→ Provided data

Source: an optimization exercise on an open RTL-to-GDS flow (aim: small area, a short achievable clock period and few clock cycles per item). Production flows keep margins and buffers that such runs may drop.
Only simulation tests tie the RTL to the original design; equivalence was not proved.
Power figures rest on the tool's default switching activity, not on a simulated workload.

File: design/flow/config.mk
export PLATFORM = sky130hd
export DESIGN_NAME = servo_axis
export DESIGN_NICKNAME = servo_axis
export VERILOG_FILES = /design/flow/design.v
export SDC_FILE = /design/flow/constraint.sdc
export NUM_CORES = 4
export LEC_CHECK = 0
export CAP_MARGIN = 20
export CORE_MARGIN = 2
export CORE_UTILIZATION = 30
export SLEW_MARGIN = 20
File: design/flow/constraint.sdc
create_clock -name core_clock -period 25.0 [get_ports {clk}]
set_input_delay 5.0000 -clock core_clock [delete_from_list [all_inputs] [get_ports {clk}]]
set_output_delay 5.0000 -clock core_clock [all_outputs]
set_load 0.01 [all_outputs]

→ Exercise instructions
Taking the line that contains "export SDC_FILE = /design/flow/constraint.sdc" as the first, reproduce every line through the end of the entries exactly.

→ Result of this task
export SDC_FILE = /design/flow/constraint.sdc
export NUM_CORES = 4
export LEC_CHECK = 0
export CAP_MARGIN = 20
export CORE_MARGIN = 2
export CORE_UTILIZATION = 30
export SLEW_MARGIN = 20
File: design/flow/constraint.sdc
create_clock -name core_clock -period 25.0 [get_ports {clk}]
set_input_delay 5.0000 -clock core_clock [delete_from_list [all_inputs] [get_ports {clk}]]
set_output_delay 5.0000 -clock core_clock [all_outputs]
set_load 0.01 [all_outputs]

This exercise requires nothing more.